Return the lines from the start of the data through the line with "Power is estimated". Include both of those lines and no others.

Material for this task ->
►

Context: an optimization exercise on an open-source flow, tuned for small area. The choices shown serve that exercise and are no tape-out recipe.
The RTL was checked by simulation tests, not by an equivalence proof against the original design.
Power is estimated from default activity; no workload was simulated.

## lane 1
==> flow/design.v <==
module spi_unit #(
    parameter integer CLKFREQ = 80000000
) (
    input  wire        clk,
    input  wire        rst,          
    input  wire        mb_we,
    input  wire [31:0] mb_wdata,
    output wire [31:0] mb_rdata,
    output wire        sclk,
    output reg         mosi,
    input  wire        miso,
    output wire        mem_we,
    output wire [14:0] mem_addr,
    output wire [7:0]  mem_wdata
);
    localparam [31:0] BUSY = 32'hFFFF_FFFD;
    localparam [26:0] ACC0 = 27'd67108864 - (CLKFREQ / 2);
    reg [31:0] mbn;          
    reg        cpol;
    reg        cpha;
    reg        bitorder;     
    reg [30:0] freq;
    reg        s_wop;        
    reg        s_shift;      
    reg        s_store;      
    reg        s_done;       
    reg [1:0]  kd;           
    reg [4:0]  pos;          
    reg [4:0]  rem;          
    reg        phase;        
    reg [26:0] z;            
    wire [31:0] mb   = ~mbn;
    wire        busy = s_shift | s_store | s_done;
    wire        s_cmd = ~(s_wop | busy);
    assign mb_rdata  = busy ? BUSY : mb;
    assign sclk      = cpol ^ phase;
    assign mem_we    = s_store;
    assign mem_addr  = mb[14:0];
    assign mem_wdata = mb[31:24];
    wire       fn_ok  = (mb[7:4] == 4'd0) & (~mb[3] | (mb[2:0] == 3'd0));    
    wire [3:0] fn     = mb[3:0];
    wire       cmd    = s_cmd & mb[31] & fn_ok;
    wire       rsv    = s_cmd & mb[31] & ~fn_ok;    
    wire       f_rd   = (fn == 4'd1) | (fn == 4'd3);
    wire       f_mode = (fn == 4'd5);
    wire       f_bits = (fn == 4'd6);
    wire       f_get  = fn[3];
    wire       f_opr  = ~f_rd & ~f_mode & ~f_bits & ~f_get;    
    wire       opnd   = s_wop & ~mb[31];                        
    wire [4:0] nm1;
    wire [5:0] nb;
    assign nb[0] = 1'b1;
    genvar gi;
    generate
        for (gi = 0; gi < 5; gi = gi + 1) begin : g_nm1
            assign nm1[gi]    = mb[8 + gi] ^ nb[gi];
            assign nb[gi + 1] = nb[gi] & ~mb[8 + gi];
        end
    endgenerate
    wire        start = (cmd & f_rd) | (opnd & ~kd[0]);
    wire        tick  = z[26];
    wire        zt    = tick;
    wire [25:0] zx    = z[25:0];
    wire [24:0] fx    = freq[24:0] & {25{~s_store}};
    wire [25:0] y;                        
    wire [26:0] yc;
    assign yc[9]  = 1'b0;
    assign y[8:0] = zx[8:0];
    generate
        for (gi = 9; gi < 26; gi = gi + 1) begin : g_cor
            wire kb = zt & ACC0[gi];
            assign y[gi]      = zx[gi] ^ kb ^ yc[gi];
            assign yc[gi + 1] = (zx[gi] & kb) | (zx[gi] & yc[gi]) | (kb & yc[gi]);
        end
    endgenerate
    wire [26:0] z_nxt;                    
    wire [26:0] sc;
    assign sc[0] = 1'b0;
    generate
        for (gi = 0; gi < 26; gi = gi + 1) begin : g_add
            wire fb = (gi < 25) ? fx[gi] : 1'b0;
            assign z_nxt[gi]  = y[gi] ^ fb ^ sc[gi];
            assign sc[gi + 1] = (y[gi] & fb) | (y[gi] & sc[gi]) | (fb & sc[gi]);
        end
    endgenerate
    assign z_nxt[26] = sc[26];
    always @(posedge clk) begin
        if ((s_cmd | s_wop) & ~start)
            z <= {1'b1, 26'd0};           
        else
            z <= z_nxt;
    end
    wire lead  = s_shift & tick & ~phase;
    wire trail = s_shift & tick & phase;
    wire reads = kd[0] | kd[1];
    wire samp  = reads & (cpha ? trail : lead);
    wire last  = (rem == 5'd0);
    wire [4:0] pos_adv;
    wire [5:0] pt;
    assign pt[0] = 1'b1;
    generate
        for (gi = 0; gi < 5; gi = gi + 1) begin : g_pos
            assign pos_adv[gi] = pos[gi] ^ pt[gi];
            assign pt[gi + 1]  = pt[gi] & (pos[gi] ^ bitorder);
        end
    endgenerate
    wire [4:0] rem_dec;
    wire [5:0] rb;
    assign rb[0] = 1'b1;
    generate
        for (gi = 0; gi < 5; gi = gi + 1) begin : g_rem
            assign rem_dec[gi] = rem[gi] ^ rb[gi];
            assign rb[gi + 1]  = rb[gi] & ~rem[gi];
        end
    endgenerate
    wire [3:0] pd_lo = {pos[1:0] == 2'd3, pos[1:0] == 2'd2, pos[1:0] == 2'd1, pos[1:0] == 2'd0};
    wire [7:0] pd_hi = {pos[4:2] == 3'd7, pos[4:2] == 3'd6, pos[4:2] == 3'd5, pos[4:2] == 3'd4,
                        pos[4:2] == 3'd3, pos[4:2] == 3'd2, pos[4:2] == 3'd1, pos[4:2] == 3'd0}
                       & {8{samp & miso}};
    wire [31:0] wr;
    generate
        for (gi = 0; gi < 32; gi = gi + 1) begin : g_wr
            assign wr[gi] = pd_hi[gi / 4] & pd_lo[gi % 4];
        end
    endgenerate
    wire [8:0] cnt     = mb[23:15];
    wire       cnt_z   = (cnt[7:0] == 8'd0);
    wire       cnt_end = cnt[8] & cnt_z;
    wire [23:0] st_val;
    wire [15:0] ac;
    assign ac[0] = 1'b1;
    generate
        for (gi = 0; gi < 15; gi = gi + 1) begin : g_inc
            assign st_val[gi] = mb[gi] ^ ac[gi];
            assign ac[gi + 1] = mb[gi] & ac[gi];
        end
    endgenerate
    assign st_val[23:15] = {cnt[7:0], cnt[8] ^ cnt[4] ^ cnt_z};
    wire set_all = rsv | (cmd & (f_mode | f_bits)) | (opnd & (kd == 2'b11))
                 | (s_done & ~kd[0]);
    wire set_hi  = set_all | (cmd & f_opr);
    wire ld_all  = cmd & (f_rd | f_get);
    wire ld_0    = cmd & ~f_mode & ~f_bits;
    wire cclr    = opnd & (kd == 2'b10);
    wire [30:0] fget = freq & {31{f_get}};
    wire [31:0] mbn_d;
    generate
        for (gi = 0; gi < 32; gi = gi + 1) begin : g_mb
            wire set = (gi == 0) ? set_all : set_hi;
            wire ld  = (gi == 0) ? ld_0 : ld_all;
            wire ldv = (gi < 31) ? fget[gi] : 1'b0;
            wire stv = (gi < 24) ? st_val[gi] : 1'b0;    
            wire clr = (gi >= 15) ? cclr : 1'b0;
            wire keep = ~(ld | s_store | clr);
            wire unit = set | wr[gi] | (ld & ldv) | (s_store & stv) | (keep & mb[gi]);
            assign mbn_d[gi] = ~(mb_we ? mb_wdata[gi] : unit);    
        end
    endgenerate
    always @(posedge clk) begin
        if (rst)
            mbn <= 32'd0;                         
        else
            mbn <= mbn_d;
    end
    wire send   = ~kd[1] & ~kd[0];
    wire n0     = (rem == 5'd31);             
    wire go_snd = opnd & send & ~n0;          
    wire fin    = trail & last;               
    wire adv    = (go_snd & ~cpha) | trail;
    wire mo_en  = (go_snd & ~cpha) | (lead & send & cpha) | (trail & send & ~cpha & ~last);
    wire nxtb   = s_store & ~cnt_end;         
    always @(posedge clk) begin
        if (rst) begin
            cpol     <= 1'b0;
            cpha     <= 1'b0;
            bitorder <= 1'b0;
            freq     <= 31'd0;
            phase    <= 1'b0;
            mosi     <= 1'b0;
            s_wop    <= 1'b0;
            s_shift  <= 1'b0;
            s_store  <= 1'b0;
            s_done   <= 1'b0;
        end else begin
            if (cmd & f_mode) begin
                cpha <= mb[8];
                cpol <= mb[9];
            end
            if (cmd & f_bits)
                bitorder <= mb[10];
            if (opnd & (kd == 2'b11))
                freq <= mb[30:0];
            if (s_shift & tick)
                phase <= ~phase;
            if (mo_en)
                mosi <= mb[pos];
            s_wop   <= (cmd & f_opr) | (s_wop & mb[31]);
            s_shift <= (cmd & f_rd & (mb[12:8] != 5'd0)) | (opnd & (kd == 2'b10)) | go_snd
                     | (s_shift & ~fin) | nxtb;
            s_store <= fin & kd[1];
            s_done  <= (cmd & f_rd & (mb[12:8] == 5'd0)) | (opnd & send & n0)
                     | (fin & ~kd[1]) | (s_store & cnt_end);
        end
    end
    always @(posedge clk) begin
        if (s_cmd) begin
            kd  <= {mb[2], mb[0]};
            rem <= mb[2] ? 5'd7 : nm1;
            pos <= bitorder ? (mb[2] ? 5'd31 : nm1) : {mb[2], mb[2], 3'b000};
        end else begin
            if (adv)
                pos <= pos_adv;
            if (trail)
                rem <= rem_dec;
            if (nxtb) begin
                pos <= bitorder ? 5'd31 : 5'd24;
                rem <= 5'd7;
            end
        end
    end
endmodule
Settings: LEC_CHECK=0, CAP_MARGIN=20, CORE_MARGIN=2, CORE_UTILIZATION=40, SLEW_MARGIN=20; clock period 10.0 ns.
standard.sh (not shown) runs the stock make flow with config.mk's settings and CLKGATE_MAP_FILE= SYNTH_SCRIPT=/design/flow/synth_recipe.tcl, a recipe that flattens the netlist after the stock synthesis.
==> flow/flow/run.sh <==
#!/bin/bash
# Own layout flow: the standard flow, with three changes.
#  1. After the standard synthesis, the combinational logic is mapped again
#     by ABC for area. Flip-flops, tie cells and (in one variant) adder cells
#     stay exactly as the standard synthesis made them. Each ABC script in
#     flow/resyn*.abc is tried, with and without keeping the half adders, and
#     the smallest netlist is kept.
#  2. The port buffers use the smallest buffer cell.
#  3. The clock tree uses clkbuf_8 and no dummy loads.
# Each tool writes its full output to a log file in this folder.
set -euo pipefail
here=$(pwd)
res=$here/orfs/results/${FLOW_PLATFORM}/spi_unit/base
lib=$FLOW_HOME/platforms/${FLOW_PLATFORM}/lib/sky130_fd_sc_hd__tt_025C_1v80.lib
yosys=${YOSYS_EXE:-$FLOW_HOME/../tools/install/yosys/bin/yosys}
knobs=(
  BUFFER_PORTS_ARGS="-buffer_cell sky130_fd_sc_hd__buf_1"
  CTS_ARGS="-sink_clustering_enable -repair_clock_nets -buf_list sky130_fd_sc_hd__clkbuf_16 -sink_clustering_size 30 -dont_use_dummy_load"
)

# 1. standard synthesis
bash standard.sh "${knobs[@]}" "$res/1_2_yosys.v" > synth_flow.log 2>&1
cp "$res/1_2_yosys.v" standard_1_2_yosys.v

# 2. remap the combinational logic, keep the smallest result
python3 flow/cellfunc.py "$lib" map_fa.v 'fa|fah|fahcin|fahcon' > cellfunc.log 2>&1
python3 flow/cellfunc.py "$lib" map_faha.v 'fa|ha|fah|fahcin|fahcon' >> cellfunc.log 2>&1
best=""
best_area=""
for map in fa faha; do
  for abc in flow/resyn*.abc; do
    tag=${map}_$(basename "$abc" .abc)
    cat > "resyn_$tag.ys" <<EOT
read_liberty -lib $lib
read_verilog standard_1_2_yosys.v
hierarchy -check -top $FLOW_TOP
techmap -map map_$map.v
opt -purge
techmap
opt -fast
abc -liberty $lib -script $here/$abc -dont_use *lpflow* -dont_use *probe*
opt_clean -purge
hilomap -singleton -hicell sky130_fd_sc_hd__conb_1 HI -locell sky130_fd_sc_hd__conb_1 LO
splitnets
opt_clean -purge
stat -liberty $lib
write_verilog -noattr -noexpr -nohex -nodec resyn_$tag.v
EOT
    if "$yosys" -s "resyn_$tag.ys" > "resyn_$tag.log" 2>&1; then
      area=$(sed -n "s/.*Chip area for module .*: \([0-9.]*\).*/\1/p" "resyn_$tag.log" | tail -1)
      echo "$tag $area" >> resyn_areas.txt
      if [[ -n "$area" ]] && { [[ -z "$best_area" ]] || awk "BEGIN{exit !($area < $best_area)}"; }; then
        best=$tag
        best_area=$area
      fi
    fi
  done
done
echo "kept $best $best_area" >> resyn_areas.txt
cp "resyn_$best.v" "$res/1_2_yosys.v"

# 3. the rest of the standard flow
bash standard.sh "${knobs[@]}" finish > standard_flow.log 2>&1
Other scripts of this flow, unchanged in this note and not shown: flow/flow/cellfunc.py, flow/flow/resyn1.abc, flow/flow/resyn2.abc, flow/flow/resyn3.abc, flow/flow/resyn4.abc, flow/flow/resyn5.abc, flow/flow/resyn6.abc, flow/flow/resyn7.abc, flow/flow/resyn8.abc, flow/flow/resyn9.abc
Lane 1 closes out successfully: all stages finished, all timing, DRC and antenna checks passed.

◄

Response ->
Context: an optimization exercise on an open-source flow, tuned for small area. The choices shown serve that exercise and are no tape-out recipe.
The RTL was checked by simulation tests, not by an equivalence proof against the original design.
Power is estimated from default activity; no workload was simulated.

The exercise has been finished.